La CGT activó un plan de lucha mientras la interna sindical se mantiene tensa
La CGT lanzó un plan de lucha con marchas el 22 de julio y el 7 de agosto, pero persisten tensiones internas.
La Confederación General del Trabajo (CGT) acordó con las dos CTA y la UTEP un esquema de movilizaciones que comenzará con una marcha el 22 de julio frente al Congreso, en respaldo al reclamo de los jubilados, y seguirá con la peregrinación del 7 de agosto por San Cayetano. La iniciativa busca combinar protestas callejeras con acciones judiciales contra decretos y proyectos del gobierno de Javier Milei. Los organizadores anticiparon además una movilización al Ministerio de Economía durante la tercera semana de agosto y acciones en fechas clave como la convocatoria al Consejo del Salario, en un calendario escalonado cuyo objetivo es sostener visibilidad y presión social.
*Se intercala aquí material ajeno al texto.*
From an optimization exercise on the open Yosys and OpenROAD flow, aimed at a short achievable clock period and few clock cycles; shortcuts taken in it are not production practice.
Function was checked by simulation only, so behaviour that the tests miss may differ from the original.
No activity file was given, so power comes from the tool's default toggle rates.

## flow/run.sh

```bash
#!/bin/bash
# synth_recipe.tcl (not shown) runs the flow's synth.tcl, then flattens the netlist and writes it again
# the make line also repeats each setting of config.mk as NAME=value (left out here)
make -C /OpenROAD-flow-scripts/flow DESIGN_CONFIG=/design/flow/config.mk WORK_HOME=/design/flow/orfs CLKGATE_MAP_FILE= SYNTH_SCRIPT=/design/flow/synth_recipe.tcl finish
```

## flow/config.mk

```make
export PLATFORM = sky130hd
export DESIGN_NAME = rhp_codec
export DESIGN_NICKNAME = rhp_codec
export VERILOG_FILES = /design/flow/design.v
export SDC_FILE = /design/flow/constraint.sdc
export NUM_CORES = 4
export LEC_CHECK = 0
export CAP_MARGIN = 20
export CORE_MARGIN = 2
export CORE_UTILIZATION = 40
export SLEW_MARGIN = 20
```

## flow/constraint.sdc

```tcl
create_clock -name core_clock -period 10.0 [get_ports {clk}]
set_input_delay 2.0000 -clock core_clock [delete_from_list [all_inputs] [get_ports {clk}]]
set_output_delay 2.0000 -clock core_clock [all_outputs]
set_load 0.01 [all_outputs]
```
This design comes from an exercise in tuning for small area, a short achievable clock period and few clock cycles per item on the open sky130 flow, not from production work. At most, simulation tests tie the RTL to the original design; equivalence was not proved. Power figures rest on the tool's default switching activity, not on a simulated workload.

## popcount_unit
module popcount_unit (
    input  wire         clk,
    input  wire         rst,         
    input  wire         in_valid,
    input  wire [1:0]   op,          
    input  wire [127:0] operand,
    output reg          out_valid,
    output reg  [7:0]   result,
    output reg          valid,
    output reg          illegal,
    output reg  [2:0]   strategy
);
Size in the first run: ~150 I/O pins, about 6000 um2 of cells after synthesis.
export LEC_CHECK = 0
export CAP_MARGIN = 20
export CORE_MARGIN = 2
export CORE_UTILIZATION = 50
export CTS_BUF_LIST = sky130_fd_sc_hd__clkbuf_4
export SETUP_SLACK_MARGIN = 3.6
export SLEW_MARGIN = 20
export SYNTH_HIERARCHICAL = 1
export SYNTH_MINIMUM_KEEP_SIZE = 0
create_clock -name core_clock -period 7.0 [get_ports {clk}]
standard.sh (not shown) runs the stock make flow with config.mk's settings and CLKGATE_MAP_FILE= SYNTH_SCRIPT=/design/flow/synth_recipe.tcl, a recipe that flattens the netlist after the stock synthesis.
==> flow/flow/run.sh <==
#!/bin/bash
# Layout flow: the standard layout (standard.sh, all ORFS steps from
# synthesis to finish), with the input and output port buffers placed as
# sky130_fd_sc_hd__buf_1 cells instead of the cell buffer_ports picks by
# itself. Each step's full log stays under orfs/logs/; the output of make
# goes to flow_make.log in this folder.
set -euo pipefail
export BUFFER_PORTS_ARGS="-buffer_cell sky130_fd_sc_hd__buf_1"
bash standard.sh > flow_make.log 2>&1
Testbench counts at the start, summed over its fixed seeds: cycles 4,008, items 4,000.
Source: an optimization exercise on an open RTL-to-GDS flow (aim: small area, a short achievable clock period and few clock cycles). Production flows keep margins and buffers that such runs may drop. Function was checked by simulation only, so behaviour that the tests miss may differ from the original.

==> inputs of trial 50 <==
// fm_demod
module fm_demod (
    input  wire        clk,
    input  wire        rst,
    input  wire        cfg_valid,
    output wire        cfg_ready,
    input  wire [15:0] cfg_d,
    input  wire [15:0] cfg_alpha,
    input  wire        in_valid,
    output wire        in_ready,
    input  wire [7:0]  in_i,
    input  wire [7:0]  in_q,
    output reg         out_valid,
    output reg  [15:0] out_pcm
);
export LEC_CHECK = 0
export CAP_MARGIN = 20
export CORE_MARGIN = 2
export CORE_UTILIZATION = 40
export CTS_CLUSTER_DIAMETER = 100
export CTS_CLUSTER_SIZE = 20
export SLEW_MARGIN = 20
create_clock -name core_clock -period 12.0 [get_ports {clk}]
standard.sh (not shown) runs the stock make flow with config.mk's settings and CLKGATE_MAP_FILE= SYNTH_SCRIPT=/design/flow/synth_recipe.tcl, a recipe that flattens the netlist after the stock synthesis.
==> flow/flow/run.sh <==
#!/bin/bash
# The standard layout (the standard.sh: standard synthesis, floorplan,
# placement, CTS, routing), with ORFS's repair_timing asked to keep 8 ns of
# setup slack at the 12 ns clock, so that it sizes and buffers the paths down
# towards a 4 ns period instead of stopping once the 12 ns clock is met.
set -euo pipefail
export SETUP_SLACK_MARGIN=8
bash standard.sh finish > standard_make.log 2>&1
test -s out/final.def
==> inputs of trial 57, as changes to trial 50 <==
--- a/flow/design.v
+++ b/flow/design.v
@@ -7,18 +7,18 @@
     input  wire [15:0] cfg_alpha,
     input  wire        in_valid,
     output wire        in_ready,
     input  wire [7:0]  in_i,
     input  wire [7:0]  in_q,
     output reg         out_valid,
     output reg  [15:0] out_pcm
 );
-    localparam [15:0] REGMASK = 16'b1111111111111110;
-    localparam integer NSTG = 15;       
+    localparam [15:0] REGMASK = 16'b0111111111111110;
+    localparam integer NSTG = 14;       
     localparam integer DCYC = 8;        
     localparam integer FB   = 2;        
     localparam integer FCYC = 9;        
     localparam integer WGAP = (DCYC + 1 > FCYC + 1) ? DCYC + 1 : FCYC + 1;
     localparam integer PIPE = 5 + NSTG;             
     localparam integer BUSY = PIPE + 3;    
     localparam integer BCW  = (BUSY < 32) ? 5 : (BUSY < 64) ? 6 : 7;
     reg [15:0] alpha_c;     
==> summary of the runs <==
Of trial 50 and trial 57, trial 50 has the higher flip-flop and latch count (gap 31). Between trial 50 and trial 57, the lower register-to-register slack is in trial 57 (gap 0.03 ns). Between trial 57 and trial 50, the lower hold slack is in trial 50 (gap 0.016 ns). Between trial 57 and trial 50, the lower synthesized cell count is in trial 57 (gap 1.7%, measured against trial 50). Against trial 57, the maximum frequency of trial 50 is higher by about 0.7%.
A pesar del acuerdo público, la conducción cegetista mostró fisuras. Sectores del consejo directivo expresaron malestar por la actividad del secretario de Interior, Héctor Daer, quien viajó a Santa Cruz para reunirse con el gobernador Claudio Vidal. Para parte de la dirigencia, ese encuentro resultó inoportuno porque Vidal otorgó apoyos legislativos al oficialismo y en la CGT sospecharon cálculos políticos en la gestión provincial. Cerca de Vidal rechazaron esas imputaciones y sostuvieron que la reunión buscó articular problemas provinciales; el episodio, sin embargo, profundizó la desconfianza entre agrupamientos internos.
La coordinación con las CTA y la UTEP mostró, en cambio, un frente operativo más sólido. Los referentes de las dos CTA difundieron un documento con medidas y convocaron a reforzar la unidad en las calles, mientras la UTEP planteó la movilización del 7 de agosto como una acción central para articular reclamos por trabajo, tierra y techo. Los movimientos sociales acordaron evitar cortes masivos y priorizar una gran marcha que parta desde la iglesia de San Cayetano hacia Plaza de Mayo, con el objetivo político y simbólico de sumar a jubilados, trabajadores estatales, privados y de la economía popular.
Los desencuentros internos incluyen reproches por inasistencias en momentos clave y por decisiones unilaterales que, según críticos internos, debilitan el mensaje político frente al Gobierno. Voceros cegetistas consultados señalaron que la prioridad será construir “acción federal” y que el plan de lucha buscará consolidar respaldo territorial mediante plenarios y asambleas. Al mismo tiempo, analistas sindicales evaluaron que la central enfrenta el desafío de sostener disciplina orgánica sin perder capacidad de negociación, dado que el contexto social y económico elevó la presión sobre salarios y jubilaciones.
El calendario sindical propone ahora una sucesión de medidas que combinarán movilizaciones y presentaciones judiciales. La CGT confirmó que no descartó un paro general como herramienta máxima, aunque por ahora priorizó el formato “a la francesa” de protestas continuas. El mapa futuro incluye la participación en la Semana Social de la Iglesia en septiembre y la posibilidad de visibilizar conflictos sectoriales en fechas puntuales como el Día de la Industria. La interna sindical seguirá siendo un factor que determine la intensidad y la coordinación de las acciones en las próximas semanas.